Functionality segmentation

TASK: Segment the functional interactive elements in a 3D scene.

INPUT: The Faro laser scan of a given scene, multiple RGB-D sequences captured with an iPad Pro and camera parameters.

OUTPUT: Instance segmentation of the point cloud that corresponds to the vertices of the provided laser scan, identifying the functional interactive elements along with predictions of affordance labels.

Submission Instructions

Given a 3D scene, the participants are tasked with segmenting the instances of functional interactive elements in the scene. Expected result is functional interactive element masks, predicted affordance classes and confidence scores for each mask.

We ask the participants to upload their results as a single .zip file, which when unzipped must contain the prediction files in the root. There must not be any additional files or folders in the archive except those specified below.

Results must be provided as a text file for each scene. Each text file should contain a line for each instance, containing the relative path to the instance mask file that specifies the mask indices, the predicted affordance class ID and the confidence of the prediction. The result text files must be named according to the corresponding laser scan (visit_id) as {visit_id}.txt. Predicted .txt files listing the instances of each scan must live in the root of the unzipped submission. Predicted instance mask files must live in a subdirectory named predicted_masks/ of the unzipped submission. For example, a submission should look like the following:

/PATH/TO/RESULTS/
    |__ {visit_id_1}.txt
    |__ {visit_id_2}.txt 
    |__ {visit_id_N}.txt
    |__ predicted_masks/
        |__ {visit_id_1}_000.txt
        |__ {visit_id_1}_001.txt

for all the available laser scans.

Each prediction file for a scene should contain a list of instances, where an instance is: (1) the relative path to the predicted mask file, (2) the affordance class ID and (3) the float confidence score. If your method does not produce confidence scores, you can use 1.0 as the confidence score for all masks. Each line in the prediction file should correspond to one instance, and the two values above separated by a space. Thus, the filenames in the prediction files must not contain spaces. The predicted instance mask file should provide the mask vertex indices of the provided laser scan, i.e., {visit_id}_laser_scan.ply, following the original order of the vertices in this file. Each instance mask file should contain one line per vertex, with each line containing an integer value. For example, the instance mask file of a mask which consists of 200 vertices, will contain 200 lines where each line will contain a mask vertex index as an integer value.

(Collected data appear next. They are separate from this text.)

Source: an optimization exercise on an open RTL-to-GDS flow (aim: small area, a short achievable clock period and few clock cycles). Production flows keep margins and buffers that such runs may drop.
Function was checked by simulation only, so behaviour that the tests miss may differ from the original.
No run shown here takes its clock network from TritonCTS; it comes from the design's own scripts or RTL.
No driver is modelled on the clock port, so clock power and skew are understated where the tree is cut down; a real chip needs a root buffer or a tree.
Power and IR drop assume default switching activity.

$ cat design.v
module rle_export (
    input  wire        clk,
    input  wire        rst,         
    input  wire        start,
    input  wire [15:0] cfg_w,
    input  wire [15:0] cfg_h,
    input  wire [15:0] cfg_tilew,
    input  wire [4:0]  cfg_levels,
    input  wire        cfg_invert,
    output wire        busy,
    output wire        done,
    output reg  [7:0]  errcode,
    input  wire        pix_valid,
    output wire        pix_ready,
    input  wire [23:0] pix_rgb,
    output reg         out_valid,
    input  wire        out_ready,
    output reg  [7:0]  out_byte,
    output reg         out_last
);
    reg busy_r, done_r, pix_ready_r, in_act;
    reg idle;                    
    reg first;                   
    reg e11_r, e21_r, eany_r;
    assign busy      = busy_r;
    assign done      = done_r;
    assign pix_ready = pix_ready_r;
    always @(*) errcode = {2'b00, e21_r, e11_r, 3'b000, eany_r};
    reg bad_levels_q, bad_tile_q, empty_q;
    wire cfg_ok = !bad_levels_q && !bad_tile_q && !empty_q;
    reg [15:0] w_q, t_q;
    reg [3:0]  m_q;              
    reg        inv_q;
    reg [15:0] col, tile, row;
    wire last_col  = (col  == 16'd1);
    wire last_tile = (tile == 16'd1);
    wire last_row  = (row  == 16'd1);
    wire last_pix  = last_col && last_row;
    wire penult    = (last_row && (col == 16'd2)) ||
                     (last_col && (w_q == 16'd1) && (row == 16'd2));
    wire take = pix_valid && pix_ready_r;
    reg        skid_valid;
    wire       en = !skid_valid;
    wire [7:0] in_r = pix_rgb[23:16];
    wire [7:0] in_g = pix_rgb[15:8];
    wire [7:0] in_b = pix_rgb[7:0];
    reg        v1;
    reg [7:0]  sum1, car1;
    wire take_last = take && (v1 ? penult : last_pix);
    wire [9:0] q_sum = {2'b00, sum1} + {1'b0, car1, 1'b0};
    wire [9:0] q_int = ({1'b0, q_sum} + 11'd1) / 11'd3;
    reg [1:0]  pc2;
    reg [7:0]  int2;
    wire [11:0] q_p0  = m_q[0] ? {4'd0, int2}       : 12'd0;
    wire [11:0] q_p1  = m_q[1] ? {3'd0, int2, 1'b0} : 12'd0;
    wire [11:0] q_p2  = m_q[2] ? {2'd0, int2, 2'b0} : 12'd0;
    wire [11:0] q_p3  = m_q[3] ? {1'd0, int2, 3'b0} : 12'd0;
    wire [11:0] q_y   = q_p0 + q_p1 + q_p2 + q_p3 + 12'd128;
    wire [12:0] q_z   = {1'b0, q_y} + {9'd0, q_y[11:8]};
    wire [3:0]  q_lvl = q_z[11:8];
    reg [1:0]  pcA;
    reg [3:0]  lvlA;
    wire       vA = pcA != 2'b00;
    function [3:0] f_nib;        
        input [7:0] lvm;
        begin
            case (lvm)
            8'h00: f_nib = 4'd0;
            8'h01: f_nib = 4'd0;
            8'h02: f_nib = 4'd0;
            8'h03: f_nib = 4'd0;
            8'h04: f_nib = 4'd0;
            8'h05: f_nib = 4'd0;
            8'h06: f_nib = 4'd0;
            8'h07: f_nib = 4'd0;
            8'h08: f_nib = 4'd0;
            8'h09: f_nib = 4'd0;
            8'h0A: f_nib = 4'd0;
            8'h0B: f_nib = 4'd0;
            8'h0C: f_nib = 4'd0;
            8'h0D: f_nib = 4'd0;
            8'h0E: f_nib = 4'd0;
            8'h0F: f_nib = 4'd0;
            8'h10: f_nib = 4'd15;
            8'h11: f_nib = 4'd15;
            8'h12: f_nib = 4'd8;
            8'h13: f_nib = 4'd5;
            8'h14: f_nib = 4'd4;
            8'h15: f_nib = 4'd3;
            8'h16: f_nib = 4'd3;
            8'h17: f_nib = 4'd2;
            8'h18: f_nib = 4'd2;
            8'h19: f_nib = 4'd2;
            8'h1A: f_nib = 4'd2;
            8'h1B: f_nib = 4'd1;
            8'h1C: f_nib = 4'd1;
            8'h1D: f_nib = 4'd1;
            8'h1E: f_nib = 4'd1;
            8'h1F: f_nib = 4'd1;
            8'h20: f_nib = 4'd15;
            8'h21: f_nib = 4'd10;
            8'h22: f_nib = 4'd15;
            8'h23: f_nib = 4'd10;
            8'h24: f_nib = 4'd8;
            8'h25: f_nib = 4'd6;
            8'h26: f_nib = 4'd5;
            8'h27: f_nib = 4'd4;
            8'h28: f_nib = 4'd4;
            8'h29: f_nib = 4'd3;
            8'h2A: f_nib = 4'd3;
            8'h2B: f_nib = 4'd3;
            8'h2C: f_nib = 4'd3;
            8'h2D: f_nib = 4'd2;
            8'h2E: f_nib = 4'd2;
            8'h2F: f_nib = 4'd2;
            8'h30: f_nib = 4'd15;
            8'h31: f_nib = 4'd15;
            8'h32: f_nib = 4'd15;
            8'h33: f_nib = 4'd15;
            8'h34: f_nib = 4'd11;
            8'h35: f_nib = 4'd9;
            8'h36: f_nib = 4'd8;
            8'h37: f_nib = 4'd6;
            8'h38: f_nib = 4'd6;
            8'h39: f_nib = 4'd5;
            8'h3A: f_nib = 4'd5;
            8'h3B: f_nib = 4'd4;
            8'h3C: f_nib = 4'd4;
            8'h3D: f_nib = 4'd3;
            8'h3E: f_nib = 4'd3;
            8'h3F: f_nib = 4'd3;
            8'h40: f_nib = 4'd15;
            8'h41: f_nib = 4'd12;
            8'h42: f_nib = 4'd10;
            8'h43: f_nib = 4'd9;
            8'h44: f_nib = 4'd15;
            8'h45: f_nib = 4'd12;
            8'h46: f_nib = 4'd10;
            8'h47: f_nib = 4'd9;
            8'h48: f_nib = 4'd8;
            8'h49: f_nib = 4'd7;
            8'h4A: f_nib = 4'd6;
            8'h4B: f_nib = 4'd5;
            8'h4C: f_nib = 4'd5;
            8'h4D: f_nib = 4'd5;
            8'h4E: f_nib = 4'd4;
            8'h4F: f_nib = 4'd4;
            8'h50: f_nib = 4'd15;
            8'h51: f_nib = 4'd15;
            8'h52: f_nib = 4'd13;
            8'h53: f_nib = 4'd11;
            8'h54: f_nib = 4'd15;
            8'h55: f_nib = 4'd15;
            8'h56: f_nib = 4'd13;
            8'h57: f_nib = 4'd11;
            8'h58: f_nib = 4'd9;
            8'h59: f_nib = 4'd8;
            8'h5A: f_nib = 4'd8;
            8'h5B: f_nib = 4'd7;
            8'h5C: f_nib = 4'd6;
            8'h5D: f_nib = 4'd6;
            8'h5E: f_nib = 4'd5;
            8'h5F: f_nib = 4'd5;
            8'h60: f_nib = 4'd15;
            8'h61: f_nib = 4'd13;
            8'h62: f_nib = 4'd15;
            8'h63: f_nib = 4'd13;
            8'h64: f_nib = 4'd15;
            8'h65: f_nib = 4'd13;
            8'h66: f_nib = 4'd15;
            8'h67: f_nib = 4'd13;
            8'h68: f_nib = 4'd11;
            8'h69: f_nib = 4'd10;
            8'h6A: f_nib = 4'd9;
            8'h6B: f_nib = 4'd8;
            8'h6C: f_nib = 4'd8;
            8'h6D: f_nib = 4'd7;
            8'h6E: f_nib = 4'd6;
            8'h6F: f_nib = 4'd6;
            8'h70: f_nib = 4'd15;
            8'h71: f_nib = 4'd15;
            8'h72: f_nib = 4'd15;
            8'h73: f_nib = 4'd15;
            8'h74: f_nib = 4'd15;
            8'h75: f_nib = 4'd15;
            8'h76: f_nib = 4'd15;
            8'h77: f_nib = 4'd15;
            8'h78: f_nib = 4'd13;
            8'h79: f_nib = 4'd12;
            8'h7A: f_nib = 4'd11;
            8'h7B: f_nib = 4'd10;
            8'h7C: f_nib = 4'd9;
            8'h7D: f_nib = 4'd8;
            8'h7E: f_nib = 4'd8;
            8'h7F: f_nib = 4'd7;
            8'h80: f_nib = 4'd15;
            8'h81: f_nib = 4'd13;
            8'h82: f_nib = 4'd12;
            8'h83: f_nib = 4'd11;
            8'h84: f_nib = 4'd10;
            8'h85: f_nib = 4'd9;
            8'h86: f_nib = 4'd9;
            8'h87: f_nib = 4'd8;
            8'h88: f_nib = 4'd15;
            8'h89: f_nib = 4'd13;
            8'h8A: f_nib = 4'd12;
            8'h8B: f_nib = 4'd11;
            8'h8C: f_nib = 4'd10;
            8'h8D: f_nib = 4'd9;
            8'h8E: f_nib = 4'd9;
            8'h8F: f_nib = 4'd8;
            8'h90: f_nib = 4'd15;
            8'h91: f_nib = 4'd15;
            8'h92: f_nib = 4'd14;
            8'h93: f_nib = 4'd12;
            8'h94: f_nib = 4'd11;
            8'h95: f_nib = 4'd10;
            8'h96: f_nib = 4'd10;
            8'h97: f_nib = 4'd9;
            8'h98: f_nib = 4'd15;
            8'h99: f_nib = 4'd15;
            8'h9A: f_nib = 4'd14;
            8'h9B: f_nib = 4'd12;
            8'h9C: f_nib = 4'd11;
            8'h9D: f_nib = 4'd10;
            8'h9E: f_nib = 4'd10;
            8'h9F: f_nib = 4'd9;
            8'hA0: f_nib = 4'd15;
            8'hA1: f_nib = 4'd14;
            8'hA2: f_nib = 4'd15;
            8'hA3: f_nib = 4'd14;
            8'hA4: f_nib = 4'd13;
            8'hA5: f_nib = 4'd12;
            8'hA6: f_nib = 4'd11;
            8'hA7: f_nib = 4'd10;
            8'hA8: f_nib = 4'd15;
            8'hA9: f_nib = 4'd14;
            8'hAA: f_nib = 4'd15;
            8'hAB: f_nib = 4'd14;
            8'hAC: f_nib = 4'd13;
            8'hAD: f_nib = 4'd12;
            8'hAE: f_nib = 4'd11;
            8'hAF: f_nib = 4'd10;
            8'hB0: f_nib = 4'd15;
            8'hB1: f_nib = 4'd15;
            8'hB2: f_nib = 4'd15;
            8'hB3: f_nib = 4'd15;
            8'hB4: f_nib = 4'd14;
            8'hB5: f_nib = 4'd13;
            8'hB6: f_nib = 4'd12;
            8'hB7: f_nib = 4'd11;
            8'hB8: f_nib = 4'd15;
            8'hB9: f_nib = 4'd15;
            8'hBA: f_nib = 4'd15;
            8'hBB: f_nib = 4'd15;
            8'hBC: f_nib = 4'd14;
            8'hBD: f_nib = 4'd13;
            8'hBE: f_nib = 4'd12;
            8'hBF: f_nib = 4'd11;
            8'hC0: f_nib = 4'd15;
            8'hC1: f_nib = 4'd14;
            8'hC2: f_nib = 4'd13;
            8'hC3: f_nib = 4'd12;
            8'hC4: f_nib = 4'd15;
            8'hC5: f_nib = 4'd14;
            8'hC6: f_nib = 4'd13;
            8'hC7: f_nib = 4'd12;
            8'hC8: f_nib = 4'd15;
            8'hC9: f_nib = 4'd14;
            8'hCA: f_nib = 4'd13;
            8'hCB: f_nib = 4'd12;
            8'hCC: f_nib = 4'd15;
            8'hCD: f_nib = 4'd14;
            8'hCE: f_nib = 4'd13;
            8'hCF: f_nib = 4'd12;
            8'hD0: f_nib = 4'd15;
            8'hD1: f_nib = 4'd15;
            8'hD2: f_nib = 4'd14;
            8'hD3: f_nib = 4'd13;
            8'hD4: f_nib = 4'd15;
            8'hD5: f_nib = 4'd15;
            8'hD6: f_nib = 4'd14;
            8'hD7: f_nib = 4'd13;
            8'hD8: f_nib = 4'd15;
            8'hD9: f_nib = 4'd15;
            8'hDA: f_nib = 4'd14;
            8'hDB: f_nib = 4'd13;
            8'hDC: f_nib = 4'd15;
            8'hDD: f_nib = 4'd15;
            8'hDE: f_nib = 4'd14;
            8'hDF: f_nib = 4'd13;
            8'hE0: f_nib = 4'd15;
            8'hE1: f_nib = 4'd14;
            8'hE2: f_nib = 4'd15;
            8'hE3: f_nib = 4'd14;
            8'hE4: f_nib = 4'd15;
            8'hE5: f_nib = 4'd14;
            8'hE6: f_nib = 4'd15;
            8'hE7: f_nib = 4'd14;
            8'hE8: f_nib = 4'd15;
            8'hE9: f_nib = 4'd14;
            8'hEA: f_nib = 4'd15;
            8'hEB: f_nib = 4'd14;
            8'hEC: f_nib = 4'd15;
            8'hED: f_nib = 4'd14;
            8'hEE: f_nib = 4'd15;
            8'hEF: f_nib = 4'd14;
            8'hF0: f_nib = 4'd15;
            8'hF1: f_nib = 4'd15;
            8'hF2: f_nib = 4'd15;
            8'hF3: f_nib = 4'd15;
            8'hF4: f_nib = 4'd15;
            8'hF5: f_nib = 4'd15;
            8'hF6: f_nib = 4'd15;
            8'hF7: f_nib = 4'd15;
            8'hF8: f_nib = 4'd15;
            8'hF9: f_nib = 4'd15;
            8'hFA: f_nib = 4'd15;
            8'hFB: f_nib = 4'd15;
            8'hFC: f_nib = 4'd15;
            8'hFD: f_nib = 4'd15;
            8'hFE: f_nib = 4'd15;
            8'hFF: f_nib = 4'd15;
            endcase
        end
    endfunction
    reg [1:0]  pcB;
    reg [3:0]  lvlB;
    reg [3:0]  cnt;              
    wire       vB   = pcB != 2'b00;
    wire       eocB = pcB[1];
    wire       eofB = pcB == 2'b11;
    wire b_proc = vB && (eocB || vA);
    wire b_ends = eocB || (cnt == 4'd15) || (lvlA != lvlB);
    wire b_load = !vB || eocB || vA;
    wire emit   = en && b_proc && b_ends;
    wire [7:0] byteB = {cnt, f_nib({lvlB, m_q})};
    reg [7:0] skid_byte;
    reg       skid_last;
    reg  out_empty;              
    wire out_free = out_empty || out_ready;
    wire last_out = !out_empty && out_ready && out_last;
    wire busy_n   = idle ? start : first ? cfg_ok : !last_out;
    wire out_valid_n = out_free ? (skid_valid || emit) : 1'b1;
    always @(posedge clk) begin
        if (idle) begin
            w_q   <= cfg_w;
            t_q   <= cfg_tilew;
            m_q   <= cfg_levels[3:0] - 4'd1;
            inv_q <= cfg_invert;
        end
        bad_levels_q <= (cfg_levels < 5'd2) || (cfg_levels > 5'd16);
        bad_tile_q   <= (cfg_tilew == 16'd0);
        empty_q      <= (cfg_w == 16'd0) || (cfg_h == 16'd0);
        e11_r  <= first && bad_levels_q;
        e21_r  <= first && !bad_levels_q && bad_tile_q;
        eany_r <= first && (bad_levels_q || bad_tile_q);
        if (first || (en && v1)) begin
            col  <= (first || last_col) ? w_q : col - 16'd1;
            tile <= (first || last_col || last_tile) ? t_q : tile - 16'd1;
        end
        if (idle)
            row <= cfg_h;
        else if (en && v1 && last_col)
            row <= row - 16'd1;
        if (en) begin
            sum1 <= in_r ^ in_g ^ in_b;
            car1 <= (in_r & in_g) | (in_r & in_b) | (in_g & in_b);
            int2 <= q_int[7:0] ^ {8{inv_q}};
            lvlA <= q_lvl;
            if (b_load)
                lvlB <= lvlA;
        end
        if (!skid_valid) begin
            skid_byte <= byteB;
            skid_last <= eofB;
        end
        if (out_free) begin
            out_byte <= skid_valid ? skid_byte : byteB;
            out_last <= skid_valid ? skid_last : eofB;
        end
        if (rst) begin
            busy_r      <= 1'b0;
            idle        <= 1'b1;
            first       <= 1'b0;
            done_r      <= 1'b0;
            in_act      <= 1'b0;
            pix_ready_r <= 1'b0;
            v1          <= 1'b0;
            pc2         <= 2'b00;
            pcA         <= 2'b00;
            pcB         <= 2'b00;
            cnt         <= 4'd0;
            out_valid   <= 1'b0;
            out_empty   <= 1'b1;
            skid_valid  <= 1'b0;
        end else begin
            busy_r <= busy_n;
            idle   <= !busy_n;
            first <= idle && start;
            if (idle) begin
                done_r      <= 1'b0;
                in_act      <= 1'b0;
                pix_ready_r <= 1'b0;
            end else if (first) begin
                done_r      <= !cfg_ok;
                in_act      <= cfg_ok;
                pix_ready_r <= cfg_ok;
            end else begin
                done_r <= last_out;
                if (take_last)
                    in_act <= 1'b0;
                pix_ready_r <= in_act && !take_last &&
                               !(!out_free && (skid_valid || emit));
            end
            if (en) begin
                v1  <= take;
                pc2 <= !v1 ? 2'b00 : last_pix ? 2'b11 :
                       (last_col || last_tile) ? 2'b10 : 2'b01;
                pcA <= pc2;
                if (b_load)
                    pcB <= pcA;
                if (b_proc)
                    cnt <= b_ends ? 4'd0 : cnt + 4'd1;
            end
            out_valid <= out_valid_n;
            out_empty <= !out_valid_n;
            if (out_free)
                skid_valid <= 1'b0;
            else if (emit)
                skid_valid <= 1'b1;
        end
    end
endmodule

Consider a scene identified by visit_id 123456. In this case, the submission files could look like:

123456.txt

predicted_masks/123456_000.txt 5 0.7234
predicted_masks/123456_001.txt 3 0.9038

and predicted_masks/123456_000.txt could look like:

100128
100134
100174
100231
100289

Note

The prediction files must adhere to the vertex ordering of the original laser scan point cloud {visit_id}_laser_scan.ply. If your pipeline alters this vertex ordering (e.g., through cropping the laser scan using the crop_mask data asset), ensure that the model predictions are re-ordered to match the original vertex ordering before generating the prediction files.

Note

Functional interactive elements which are made of transparent or reflective material resulting in bad 3D geometry are excluded from the evaluation procedure. The model's predictions on these areas are excluded as well.

The table below lists the ID for each affordance class:

Label Class ID
rotate 1
key_press 2
tip_push 3
hook_pull 4
pinch_pull 5
hook_turn 6
foot_push 7
plug_in 8
unplug 9

Local evaluation

For local evaluation on the validation set, GT annotations need to be extracted in a specific format. To do this extraction, you can run:

python -m eval.functionality_segmentation.prepare_gt_val_data --data_dir <data_dir> --val_scenes_list <val_scenes_list_path> --out_gt_dir <out_gt_dir>

where:

  • --data_dir <data_dir>: Specify the directory where data is stored
  • --val_scenes_list <val_scenes_list_path>: Specify the list of scenes that will be used for validation as a line-separated .txt file
  • --out_gt_dir <out_gt_dir>: Specify the directory where the processed GT annotations will be stored

For evaluation, run:

python -m eval.functionality_segmentation.evaluate --pred_dir <pred_dir> --gt_dir <gt_dir>
where:

  • --pred_dir <pred_dir>: Specify the directory where the model predictions are stored in the correct submission format.
  • --gt_dir <gt_dir>: Specify the directory where the processed GT annotations are stored.

Online benchmark

You can upload the .zip file containing your model's prediction on our online benchmark which performs evaluation on the hidden test set.

Please make sure that it follows the correct submission format. Otherwise, the submission will fail.